Context: an optimization exercise on an open-source flow, tuned for small area, a short achievable clock period and few clock cycles per item. The choices shown serve that exercise and are no tape-out recipe. Where RTL was checked, it was by simulation tests only, not by an equivalence proof against the original. No functional check of the RTL was part of run 2.

## flow/design.v (module list and top-level ports; edited modules follow where they fit)
// module gdd_date_unit: 113 lines
// module gdd_diff: 242 lines
// module gdd_fa: 4 lines
// module gdd_ha: 4 lines
// module gdd_pg: 4 lines
// module gdd_g: 3 lines
// module gregorian_date_difference_days: 298 lines
module gregorian_date_difference_days (
  input  logic        clk_i,
  input  logic        rst_ni,
  input  logic        s_axis_tvalid_i,
  output logic        s_axis_tready_o,
  input  logic [71:0] s_axis_tdata_i,
  output logic        m_axis_tvalid_o,
  input  logic        m_axis_tready_i,
  output logic [31:0] m_axis_tdata_o,
  output logic [0:0]  m_axis_tuser_o
);
  // ...
==> flow/flow/run.sh <==
#!/bin/bash
# The standard layout, with the port buffers made from the platform's
# smallest plain buffer instead of the delay buffer the flow picks.
set -euo pipefail
export BUFFER_PORTS_ARGS="-buffer_cell sky130_fd_sc_hd__buf_1"
bash standard.sh > standard.log 2>&1
==> flow/standard.sh <==
#!/bin/bash
# synth_recipe.tcl (not shown) runs the flow's synth.tcl, then flattens the netlist and writes it again
# the make line also repeats each setting of config.mk as NAME=value (left out here)
make -C /OpenROAD-flow-scripts/flow DESIGN_CONFIG=/design/flow/config.mk WORK_HOME=/design/flow/orfs CLKGATE_MAP_FILE= SYNTH_SCRIPT=/design/flow/synth_recipe.tcl "${@:-finish}"
==> flow/config.mk <==
export PLATFORM = sky130hd
export DESIGN_NAME = gregorian_date_difference_days
export DESIGN_NICKNAME = gregorian_date_difference_days
export VERILOG_FILES = /design/flow/design.v
export SDC_FILE = /design/flow/constraint.sdc
export NUM_CORES = 4
export LEC_CHECK = 0
export CAP_MARGIN = 20
export CORE_MARGIN = 2
export CORE_UTILIZATION = 50
export SLEW_MARGIN = 20
export SYNTH_HIERARCHICAL = 1
export SYNTH_MINIMUM_KEEP_SIZE = 0
==> flow/constraint.sdc <==
create_clock -name core_clock -period 8.5 [get_ports {clk_i}]
set_input_delay 1.7000 -clock core_clock [delete_from_list [all_inputs] [get_ports {clk_i}]]
set_output_delay 1.7000 -clock core_clock [all_outputs]
set_load 0.01 [all_outputs]
Context: an optimization exercise on an open-source flow, tuned for small area. The choices shown serve that exercise and are no tape-out recipe. The RTL was checked by simulation tests, not by an equivalence proof against the original design. Power figures rest on the tool's default switching activity, not on a simulated workload.

### flow/config.mk
export PLATFORM = sky130hd
export DESIGN_NAME = mipsCore
export DESIGN_NICKNAME = mipsCore
export VERILOG_FILES = /design/flow/design.v
export SDC_FILE = /design/flow/constraint.sdc
export NUM_CORES = 4
export LEC_CHECK = 0
export ABC_AREA = 1
export CAP_MARGIN = 20
export CORE_MARGIN = 2
export CORE_UTILIZATION = 55
export PLACE_DENSITY = 0.66
export SLEW_MARGIN = 20
### flow/constraint.sdc
create_clock -name core_clock -period 7.0 [get_ports {clk}]
set_input_delay 1.4000 -clock core_clock [delete_from_list [all_inputs] [get_ports {clk}]]
set_output_delay 1.4000 -clock core_clock [all_outputs]
set_load 0.01 [all_outputs]
### flow/design.v
`default_nettype none
package mipsPkg;
	localparam int QueueDepth = 4;	 
	localparam int CreditWidth = 3;	 
	localparam int QueuePtrWidth = $clog2(QueueDepth);
	localparam int RegCount = 32;
	localparam int RegAddrWidth = $clog2(RegCount);
	localparam int MemWords = 16;
	localparam int MemAddrWidth = $clog2(MemWords);	 
	localparam logic [5:0] OpRType = 6'b000000;
	localparam logic [5:0] OpAddi = 6'b001000;
	localparam logic [5:0] OpAddiu = 6'b001001;
	localparam logic [5:0] OpAndi = 6'b001100;
	localparam logic [5:0] OpOri = 6'b001101;
	localparam logic [5:0] OpXori = 6'b001110;
	localparam logic [5:0] OpSlti = 6'b001010;
	localparam logic [5:0] OpSltiu = 6'b001011;
	localparam logic [5:0] OpLui = 6'b001111;
	localparam logic [5:0] OpLw = 6'b100011;
	localparam logic [5:0] OpSw = 6'b101011;
	localparam logic [5:0] OpHalt = 6'b111111;
	localparam logic [5:0] AluAdd = 6'b100000;
	localparam logic [5:0] AluAddu = 6'b100001;
	localparam logic [5:0] AluSub = 6'b100010;
	localparam logic [5:0] AluAnd = 6'b100100;
	localparam logic [5:0] AluOr = 6'b100101;
	localparam logic [5:0] AluXor = 6'b100110;
	localparam logic [5:0] AluSlt = 6'b101010;
	localparam logic [5:0] AluSltu = 6'b101011;
	localparam logic [5:0] AluLui = 6'b001111;	 
	typedef struct packed {
		logic [5:0] op;
		logic [4:0] rs;
		logic [4:0] rt;
		logic [4:0] rd;
		logic [4:0] shamt;
		logic [5:0] funct;
	} rTypeFields;
	typedef struct packed {
		logic [5:0] op;
		logic [4:0] rs;
		logic [4:0] rt;
		logic [15:0] imm;
	} iTypeFields;
	typedef union packed {
		rTypeFields r;
		iTypeFields i;
	} instrWord;
endpackage
`default_nettype wire
`default_nettype none
module mipsCore (
	input  logic clk,
	input  logic rst,
	input  logic instrValid,
	input  logic [31:0] instr,
	output logic creditReturn,
	output logic wbValid,
	output logic [4:0] wbReg,
	output logic [31:0] wbData,
	output logic halted
);
	logic [2:0] ph;
	logic clr;		 
	logic act;		 
	logic wenP;		 
	logic carry;
	logic prevLoad, prevStore;	 
	logic [3:0] P;		 
	logic [3:0] addrR;
	logic [31:0] R;
	logic [31:1][31:0] rf;
	logic [15:0][31:0] dm;
	logic ph0, ph7;
	assign ph0 = (ph == 3'd0);
	assign ph7 = (ph == 3'd7);
	localparam logic [3:0] KZero = 4'd0, KAdd = 4'd1, KSub = 4'd2, KAnd = 4'd3,
		KOr = 4'd4, KXor = 4'd5, KSlt = 4'd6, KSltu = 4'd7, KSh16 = 4'd8,
		KLoad = 4'd9, KStore = 4'd10, KHalt = 4'd11, KNop = 4'd12;
	logic [3:0] inCls, inFk;
	always_comb
	begin
		case (instr[31:26])
			6'b000000: inCls = KZero;	 
			6'b001000, 6'b001001: inCls = KAdd;
			6'b001010: inCls = KSlt;
			6'b001011: inCls = KSltu;
			6'b001100: inCls = KAnd;
			6'b001101: inCls = KOr;
			6'b001110: inCls = KXor;
			6'b001111: inCls = KSh16;
			6'b100011: inCls = KLoad;
			6'b101011: inCls = KStore;
			6'b111111: inCls = KHalt;
			default: inCls = KNop;
		endcase
		case (instr[5:0])
			6'b100000, 6'b100001: inFk = KAdd;
			6'b100010: inFk = KSub;
			6'b100100: inFk = KAnd;
			6'b100101: inFk = KOr;
			6'b100110: inFk = KXor;
			6'b101010: inFk = KSlt;
			6'b101011: inFk = KSltu;
			6'b001111: inFk = KSh16;
			default: inFk = KZero;
		endcase
	end
	logic [29:0] inWord;
	assign inWord = {inCls, instr[25:4], (instr[31:26] == 6'b000000) ? inFk : instr[3:0]};
	logic [3:0][29:0] q;
	logic [2:0] wrPtr, rdPtr, wrPtrNext, rdPtrNext;	 
	logic pop;
	logic [29:0] head;
	logic [29:0][3:0] termQ;
	always_comb
	begin
		for (int k = 0; k < 4; k++)
			for (int b = 0; b < 30; b++)
				termQ[b][k] = q[k][b] && (rdPtr[1:0] == 2'(k));
		for (int b = 0; b < 30; b++)
			head[b] = |termQ[b];
	end
	assign pop = act && ph7;
	assign wrPtrNext = wrPtr + {2'b0, instrValid};
	assign rdPtrNext = rdPtr + {2'b0, pop};
	always_ff @(posedge clk)
		for (int k = 0; k < 4; k++)
			if (instrValid && wrPtr[1:0] == 2'(k))
				q[k] <= inWord;
	logic [3:0] cls, kind;
	logic [4:0] rs, rt, rd, dest;
	logic [15:0] imm;
	assign cls = head[29:26];
	assign rs = head[25:21];
	assign rt = head[20:16];
	assign imm = head[15:0];
	assign rd = imm[15:11];
	logic isR, isLoad, isStore, isHalt, regWrite, useImm, sext;
	logic fAdd, fSub, fAnd, fOr, fXor, fSlt, fSltu, fSh16;
	always_comb
	begin
		isR = (cls == KZero);
		kind = isR ? imm[3:0] : cls;
		isLoad = (cls == KLoad);
		isStore = (cls == KStore);
		isHalt = (cls == KHalt);
		regWrite = !(isStore || isHalt || cls == KNop);
		useImm = !isR;
		sext = !(cls == KAnd || cls == KOr || cls == KXor);
		fAdd = (kind == KAdd);
		fSub = (kind == KSub);
		fAnd = (kind == KAnd);
		fOr = (kind == KOr);
		fXor = (kind == KXor);
		fSlt = (kind == KSlt);
		fSltu = (kind == KSltu);
		fSh16 = (kind == KSh16);
	end
	assign dest = isR ? rd : rt;
	logic [3:0] rsTap, rtTap, A, Bt, B, immNib;
	logic fwdA, fwdB;
	logic [31:1] selA, selB;
	logic [3:0][31:1] termA, termB;
	always_comb
	begin
		for (int i = 1; i < 32; i++)
		begin
			selA[i] = (rs == 5'(i));
			selB[i] = (rt == 5'(i));
			for (int b = 0; b < 4; b++)
			begin
				termA[b][i] = rf[i][b] && selA[i];
				termB[b][i] = rf[i][b] && selB[i];
			end
		end
		for (int b = 0; b < 4; b++)
		begin
			rsTap[b] = |termA[b];
			rtTap[b] = |termB[b];
		end
	end
	assign fwdA = wenP && (wbReg == rs);
	assign fwdB = wenP && (wbReg == rt);
	assign A = fwdA ? R[7:4] : rsTap;
	assign Bt = fwdB ? R[7:4] : rtTap;
	always_comb
		case (ph)
			3'd0: immNib = imm[3:0];
			3'd1: immNib = imm[7:4];
			3'd2: immNib = imm[11:8];
			3'd3: immNib = imm[15:12];
			default: immNib = {4{sext && imm[15]}};
		endcase
	assign B = useImm ? immNib : Bt;
	logic subm, cmpSigned;
	logic [3:0] aa, bb, res;
	logic [4:0] sum;
	logic lt;
	assign subm = fSub || fSlt || fSltu;
	assign cmpSigned = fSlt && ph7;	 
	assign aa = {A[3] ^ cmpSigned, A[2:0]};
	assign bb = {B[3] ^ cmpSigned, B[2:0]} ^ {4{subm}};
	assign sum = {1'b0, aa} + {1'b0, bb} + {4'b0, ph0 ? subm : carry};
	assign lt = !sum[4];
	always_comb
	begin
		res = '0;
		if (fAdd || fSub)
			res = sum[3:0];
		if (fAnd)
			res = A & B;
		if (fOr)
			res = A | B;
		if (fXor)
			res = A ^ B;
		if (fSh16)
			res = ph[2] ? R[23:20] : B;
		if (isStore)
			res = Bt;	 
	end
	logic [3:0] addrE, memTap;
	logic loadSel, storeSel;
	assign addrE = (ph == 3'd1) ? {sum[1:0], addrR[1:0]} : addrR;
	logic [3:0][15:0] termM;
	always_comb
	begin
		for (int j = 0; j < 16; j++)
			for (int b = 0; b < 4; b++)
				termM[b][j] = dm[j][b] && (addrE == 4'(j));
		for (int b = 0; b < 4; b++)
			memTap[b] = |termM[b];
	end
	assign loadSel = ph0 ? prevLoad : (act && isLoad);
	assign storeSel = ph0 ? prevStore : (act && isStore);
	logic haltNext;
	assign haltNext = halted || (act && isHalt);
	always_ff @(posedge clk)
	begin
		if (rst)
		begin
			ph <= '0;
			clr <= 1'b1;
			act <= 1'b0;
			wenP <= 1'b0;
			prevLoad <= 1'b0;
			prevStore <= 1'b0;
			halted <= 1'b0;
			creditReturn <= 1'b0;
			wrPtr <= '0;
			rdPtr <= '0;
		end
		else
		begin
			ph <= ph + 3'd1;
			creditReturn <= pop;
			wrPtr <= wrPtrNext;
			rdPtr <= rdPtrNext;
			if (ph7)
			begin
				clr <= 1'b0;
				halted <= haltNext;
				act <= !haltNext && (wrPtrNext != rdPtrNext);
				wenP <= act && regWrite && (dest != '0);
				prevLoad <= act && isLoad;
				prevStore <= act && isStore;
			end
		end
	end
	always_ff @(posedge clk)
	begin
		carry <= sum[4];
		P <= res;
		if (ph0)
			addrR[1:0] <= sum[3:2];
		if (ph == 3'd1)
			addrR[3:2] <= sum[1:0];
		if (ph7)
			wbReg <= dest;
		R[31:28] <= loadSel ? memTap : P;
		R[27:20] <= R[31:24];
		R[19:16] <= (fSh16 && ph[2]) ? 4'b0 : R[23:20];
		R[15:5] <= R[19:9];
		R[4] <= ((fSlt || fSltu) && ph7) ? lt : R[8];
		R[3:0] <= R[7:4];
	end
	assign wbValid = wenP && (ph == 3'd1);
	assign wbData = R;
	logic [3:0] rwd, mwd;
	logic [31:1] rwe;
	logic [15:0] mwe;
	assign rwd = clr ? 4'b0 : R[7:4];
	assign mwd = clr ? 4'b0 : P;
	always_comb
	begin
		for (int i = 1; i < 32; i++)
			rwe[i] = clr || (wenP && wbReg == 5'(i));
		for (int j = 0; j < 16; j++)
			mwe[j] = clr || (storeSel && addrE == 4'(j));
	end
	always_ff @(posedge clk)
	begin
		for (int i = 1; i < 32; i++)
			rf[i] <= {rwe[i] ? rwd : rf[i][3:0], rf[i][31:4]};
		for (int j = 0; j < 16; j++)
			dm[j] <= {mwe[j] ? mwd : dm[j][3:0], dm[j][31:4]};
	end
endmodule
`default_nettype wire
### flow/flow/run.sh
#!/bin/bash
set -euo pipefail
HERE=$(pwd)
cp -r "$FLOW_HOME/scripts" "$HERE/scripts"
cp "$HERE/flow/abc_area.script" "$HERE/scripts/abc_area.script"
export SCRIPTS_DIR="$HERE/scripts"
export CTS_ARGS="-sink_clustering_enable -repair_clock_nets -sink_clustering_size 13 -sink_clustering_max_diameter 40 -buf_list sky130_fd_sc_hd__buf_4 -dont_use_dummy_load"
export ADDER_MAP_FILE=""
export BUFFER_PORTS_ARGS="-buffer_cell sky130_fd_sc_hd__buf_1"
bash standard.sh > standard.log 2>&1
### flow/flow/abc_area.script
strash
&get -n
&dch -f -C 10000
&nf -R 1000 -p -C 32 -F 8 -A 8
&put
strash
&get -n
&dch -f -C 10000
&nf -R 1000 -p -C 32 -F 8 -A 8
&put
strash
&get -n
&dch -f -C 10000
&nf -R 1000 -p -C 32 -F 8 -A 8
&put
topo
stime -c
### flow/standard.sh
#!/bin/bash
# synth_recipe.tcl (not shown) runs the flow's synth.tcl, then flattens the netlist and writes it again
# the make line also repeats each setting of config.mk as NAME=value (left out here)
make -C /OpenROAD-flow-scripts/flow DESIGN_CONFIG=/design/flow/config.mk WORK_HOME=/design/flow/orfs CLKGATE_MAP_FILE= SYNTH_SCRIPT=/design/flow/synth_recipe.tcl "${@:-finish}"
==> flow_metrics.tcl, run 1 <==
set metrics [dict create \
    r2r-end "R[29]$_DFF_P_" \
    required_ps 7740 \
    period_share_pct 95.5 \
    r2r-start "rdPtr[0]$_SDFF_PP0_" \
    run_status "timing/DRC/antenna clean" \
    met3_length_um 4860 \
    final_antenna_net_count 0 \
    final_cell_area_um2 44000 \
    port_buffers 74 \
    dpl_cell_area_um2 42800 \
    post_drt_via_cell_ratio 5.25 \
    cts_hold_buf 0 \
    ff2ff_setup_slack_ps 320 \
    final_hold_viol_count 0 \
    clk_latency_ps 910 \
    die_x_um 277 \
    coreArea_um2 74200 \
    first_global_vias 21000 \
    areaGrowthSynthToFinish_pct 6.99 \
    cts.sinks 1686 \
    cp-start-kind "register" \
    cts_tree "done" \
    r2r_cells 24 \
    path_clk_slew_ps 110 \
    num-nets-final 3105 \
    maxSlewViolCount 0 \
    max_freq_mhz 150 \
    io_pins 75 \
    hold_end "rf[840]$_DFF_P_" \
    ys_ff_latch 1686 \
    grt_pass1_wl_um 128000 \
    whs_path_depth 0 \
    start_util_pct 55.4 \
    rsz0062_at_grt "no" \
    avgRoutedWirePerCell_um 21.3 \
    met2WireLength_um 39700 \
    final_cells 4039 \
    async_reset_ff_share_pct 0 \
    max_slew_margin_pct 30.8 \
    first_iter_violations 2107 \
    rows 100 \
    cts_max_level 4 \
    worstHoldStart "rf[844]$_DFF_P_" \
    post_cts_buffers 0 \
    dp_cells 3875 \
    cp.arrival_ps 7420 \
    ys_seq_area_share_pct 85.3 \
    grt_max_degree 40 \
    setup_viol_count_final 0 \
    dr.pass1.iters 9 \
    worst_slew_pin_slew_ps 1020 \
    finish.utilization_pct 59.3 \
    final.setup.worst_slack_ps 318 \
    synth-edff-count 129 \
    tns_ps 0 \
    pre_cts_ws_ps 603 \
    die_h_um 277 \
    synthFlopType "dfxtp_1" \
    criticalPathCategory "reg -> reg" \
    max_cap_viol_count 0 \
    synth_area_um2 41100 \
    grtUsageTotal_pct 22.4 \
    cts_resized 0 \
    synth_nets 2849 \
    vias 21200 \
    worstHoldPathType "reg -> reg" \
    gp_congestion 0.958 \
    ys_types 50 \
    antenna_found_initial 1 \
    crit_path_end_kind "register" \
    clockRootBuffer "buf_4" \
    power-per-cell-area_nw_per_um2 315 \
    wirelength_um 85800 \
    yosysWarnings 1 \
    finClkSkew_ps 149 \
    numCtsBuffers 162 \
    syn_inst 2814 \
    wl_met1_um 38500 \
    postSynthAreaPerCell_um2 14.6 \
    route.detailed.drc 0 \
    ir_drop_mv 0.210 \
    crit_path_max_fanout 8 \
    top_layer "met4" \
    grt.overflow.total 0 \
    cts_max_path_buffers 3 \
    drive_gt1_share_pct 6.19 \
    hpwl_um 59500 \
    period_needed_ps 6680 \
    dieArea_um2 76900 \
    p_leak_nw 16.5 \
]
-- sequential cells by signal (all words and copies together), names as in the netlist --
| signal | cells |
|---|---|
| P | 4 |
| R | 32 |
| act | 1 |
| addrR | 4 |
| carry | 1 |
| clr | 1 |
| creditReturn | 1 |
| dm | 512 |
| halted | 1 |
| ph | 3 |
| prevLoad | 1 |
| prevStore | 1 |
| q | 120 |
| rdPtr | 3 |
| rf | 992 |
| wbReg | 5 |
| wenP | 1 |
| wrPtr | 3 |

========================

## Problem to work on
Please give back, exactly as it stands above, the stretch from the line with "final.setup.worst_slack_ps 318 \" through the line with "vias 21200 \", and no line outside it.

## Result
    final.setup.worst_slack_ps 318 \
    synth-edff-count 129 \
    tns_ps 0 \
    pre_cts_ws_ps 603 \
    die_h_um 277 \
    synthFlopType "dfxtp_1" \
    criticalPathCategory "reg -> reg" \
    max_cap_viol_count 0 \
    synth_area_um2 41100 \
    grtUsageTotal_pct 22.4 \
    cts_resized 0 \
    synth_nets 2849 \
    vias 21200 \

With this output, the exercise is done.